Financial advisers generally aren’t invited to participate unless they control at least $50 million in clients’ assets, often much more. Typically, one to three dozen advisers, and about the same number of fund managers, attend.

“Both sides are guaranteed to meet with the people that you’ve been trying to get to know,” says Stephanie Patti, chief executive of Global Trend Events, which organizes two conferences a year, including the Marina del Rey meeting. “The advisers, it could take them a year or more to meet with 16 fund managers, and they leave with a whole notebook full of ideas.
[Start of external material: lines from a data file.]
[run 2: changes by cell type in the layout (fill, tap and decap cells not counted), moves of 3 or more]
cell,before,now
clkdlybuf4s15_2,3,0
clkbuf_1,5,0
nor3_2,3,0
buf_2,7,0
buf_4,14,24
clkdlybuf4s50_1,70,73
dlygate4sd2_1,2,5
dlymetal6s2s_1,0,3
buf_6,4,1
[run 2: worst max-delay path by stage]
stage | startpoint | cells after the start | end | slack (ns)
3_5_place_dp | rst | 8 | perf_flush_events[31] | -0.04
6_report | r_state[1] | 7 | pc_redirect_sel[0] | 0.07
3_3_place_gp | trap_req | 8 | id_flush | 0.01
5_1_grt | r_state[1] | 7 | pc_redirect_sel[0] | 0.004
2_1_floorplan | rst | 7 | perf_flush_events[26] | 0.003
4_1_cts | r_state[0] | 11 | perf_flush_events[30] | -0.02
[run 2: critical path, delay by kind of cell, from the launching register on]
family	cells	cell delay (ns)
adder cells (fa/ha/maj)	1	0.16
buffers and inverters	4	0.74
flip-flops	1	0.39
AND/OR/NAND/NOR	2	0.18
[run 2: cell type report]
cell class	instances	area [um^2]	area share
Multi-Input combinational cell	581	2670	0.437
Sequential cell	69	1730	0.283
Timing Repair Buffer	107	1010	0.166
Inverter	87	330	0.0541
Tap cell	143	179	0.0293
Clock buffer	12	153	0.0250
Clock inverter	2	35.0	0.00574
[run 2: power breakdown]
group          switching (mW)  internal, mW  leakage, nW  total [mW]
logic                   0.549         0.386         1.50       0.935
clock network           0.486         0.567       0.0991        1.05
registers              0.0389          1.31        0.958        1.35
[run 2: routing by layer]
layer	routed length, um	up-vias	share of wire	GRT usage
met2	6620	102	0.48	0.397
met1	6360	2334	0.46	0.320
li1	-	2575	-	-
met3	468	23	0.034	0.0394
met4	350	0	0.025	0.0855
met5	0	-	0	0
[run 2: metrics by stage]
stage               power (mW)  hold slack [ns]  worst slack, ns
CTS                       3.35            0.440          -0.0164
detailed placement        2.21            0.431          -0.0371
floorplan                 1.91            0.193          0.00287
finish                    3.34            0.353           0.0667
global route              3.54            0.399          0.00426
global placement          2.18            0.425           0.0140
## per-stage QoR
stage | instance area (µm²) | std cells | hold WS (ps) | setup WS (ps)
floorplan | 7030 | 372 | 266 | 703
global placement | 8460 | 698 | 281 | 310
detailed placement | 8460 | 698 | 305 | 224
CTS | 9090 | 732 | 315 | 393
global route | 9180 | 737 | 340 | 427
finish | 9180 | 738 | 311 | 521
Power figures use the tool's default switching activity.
**config.mk**
```make
export PLATFORM = sky130hd
export DESIGN_NAME = sv32_itlb_plru
export DESIGN_NICKNAME = d
export VERILOG_FILES = /design/src/rtl/sv32_itlb_plru_pkg.sv /design/src/rtl/sv32_itlb_plru_plru_tree.sv /design/src/rtl/sv32_itlb_plru.sv
export SDC_FILE = /design/constraint.sdc
export NUM_CORES = 1
export LEC_CHECK = 0
export BUFFER_PORTS_ARGS = -buffer_cell sky130_fd_sc_hd__buf_2
export CELL_PAD_IN_SITES_DETAIL_PLACEMENT = 1
export CELL_PAD_IN_SITES_GLOBAL_PLACEMENT = 2
export CORE_ASPECT_RATIO = 1.4
export CORE_MARGIN = 10
export CORE_UTILIZATION = 31
export DETAILED_ROUTE_END_ITERATION = 10
export PLACE_DENSITY = 0.79
export SLEW_MARGIN = 20
export SYNTH_ARGS = -nofsm -noshare
export SYNTH_HDL_FRONTEND = slang
export SYNTH_SLANG_ARGS = --single-unit
```
**constraint.sdc**
```tcl
create_clock -name clk_i -period 3.7 [get_ports clk_i]
set_input_delay 0.74 -clock clk_i [delete_from_list [all_inputs] [get_ports clk_i]]
set_output_delay 0.74 -clock clk_i [all_outputs]
set_load 0.01 [all_outputs]
```
==> src/rtl/pulse_sync_mc.sv <==
// Multi-channel toggle-to-pulse synchronizer, receive side.
// Each channel buffers events in a pending counter and spaces its output pulses.
module pulse_sync_mc #(
    parameter int CH          = 4,
    parameter int SYNC_STAGES = 2,
    parameter int CNT_W       = 2,
    parameter int MIN_GAP     = 0
) (
    input  logic          clk,
    input  logic          rst,
    input  logic [CH-1:0] req_tgl,
    input  logic [CH-1:0] out_ready,
    input  logic [CH-1:0] ovf_clr,
    output logic [CH-1:0] out_pulse,
    output logic [CH-1:0] ack_tgl,
    output logic [CH-1:0] ovf,
    output logic          busy
);

    localparam logic [CNT_W-1:0] PMAX = '1;
    localparam int PW = $clog2(SYNC_STAGES + 2);
    localparam logic [PW-1:0] PRIME_N = PW'(SYNC_STAGES + 1);

    logic [CH-1:0]    sync [SYNC_STAGES];
    logic [CH-1:0]    prev;
    logic [PW-1:0]    prime_cnt;
    logic [CNT_W-1:0] pend [CH];
    logic [3:0]       gap  [CH];

    logic             primed;
    logic [CH-1:0]    s;
    logic [CH-1:0]    evt;
    logic [CH-1:0]    issue;
    logic [CH-1:0]    drop;
    logic [CNT_W-1:0] pend_nxt [CH];
    logic             any_pend;

    assign s      = sync[SYNC_STAGES-1];
    assign primed = (prime_cnt == PRIME_N);

    always_comb begin
        evt      = (s ^ prev) & {CH{primed}};
        issue    = '0;
        drop     = '0;
        any_pend = 1'b0;
        for (int i = 0; i < CH; i++) begin
            pend_nxt[i] = pend[i];
            any_pend    = any_pend | (pend[i] != '0);
            issue[i]    = ((pend[i] != '0) | evt[i]) & out_ready[i]
                          & (gap[i] == '0);
            drop[i]     = evt[i] & (pend[i] == PMAX) & ~issue[i];
            // Bypass: an event issued straight away nets to zero.
            pend_nxt[i] = pend[i] + CNT_W'(evt[i] & ~drop[i])
                          - CNT_W'(issue[i]);
        end
    end

    always_ff @(posedge clk or posedge rst) begin
        if (rst) begin
            for (int k = 0; k < SYNC_STAGES; k++) sync[k] <= '0;
            prev      <= '0;
            prime_cnt <= '0;
        end else begin
            sync[0] <= req_tgl;
            for (int k = 1; k < SYNC_STAGES; k++) sync[k] <= sync[k-1];
            prev <= s;
            if (!primed) prime_cnt <= prime_cnt + 1'b1;
        end
    end

    always_ff @(posedge clk or posedge rst) begin
        if (rst) begin
            for (int i = 0; i < CH; i++) begin
                pend[i] <= '0;
                gap[i]  <= '0;
            end
            out_pulse <= '0;
            ack_tgl   <= '0;
            ovf       <= '0;
            busy      <= 1'b0;
        end else begin
            for (int i = 0; i < CH; i++) begin
                pend[i] <= pend_nxt[i];
                if (issue[i])
                    gap[i] <= 4'(MIN_GAP);
                else if (gap[i] != '0)
                    gap[i] <= gap[i] - 4'd1;
            end
            out_pulse <= issue;
            ack_tgl   <= ack_tgl ^ evt;
            // A drop coinciding with a clear keeps the flag set.
            ovf       <= (ovf | drop) & ~(ovf_clr & ~drop);
            busy      <= any_pend;
        end
    end

endmodule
The fund managers, they get to build long-term relationships and get to know the advisers.”

It doesn’t hurt that these meetings are a free way to visit swanky destinations. “There’s always some advisers that are more interested in getting a trip rather than getting work done,” says Tim Manko, an event manager at Wealth Investment Exchange, which just ran one conference in Carlsbad, Calif., and has another coming up in Boca Raton, Fla., in October. “That goes with the territory.”

Such mooching is rare, he says. “If you weren’t exactly attentive, we might not invite you back.”

Neil Greene, who runs the Mexico City conference, says, “Nobody strongarms any adviser to do business. Maybe you just walk away with educational value that you bring back to your practice.”

The organizers of these conferences pay for all the advisers’ costs with sponsorship fees from the fund companies and other financial firms.

In addition, many fund managers directly host advisers, all expenses paid, at their headquarters or at tourist destinations.

Could a free trip to a posh resort make an adviser more inclined to favor the hosting funds, even if they aren’t the best match for every client?

“Humans are prone to reciprocate,” says George Loewenstein, a behavioral economist at Carnegie Mellon University who studies conflicts of interest. “When someone does something nice for you, you feel the need to do something nice in return.”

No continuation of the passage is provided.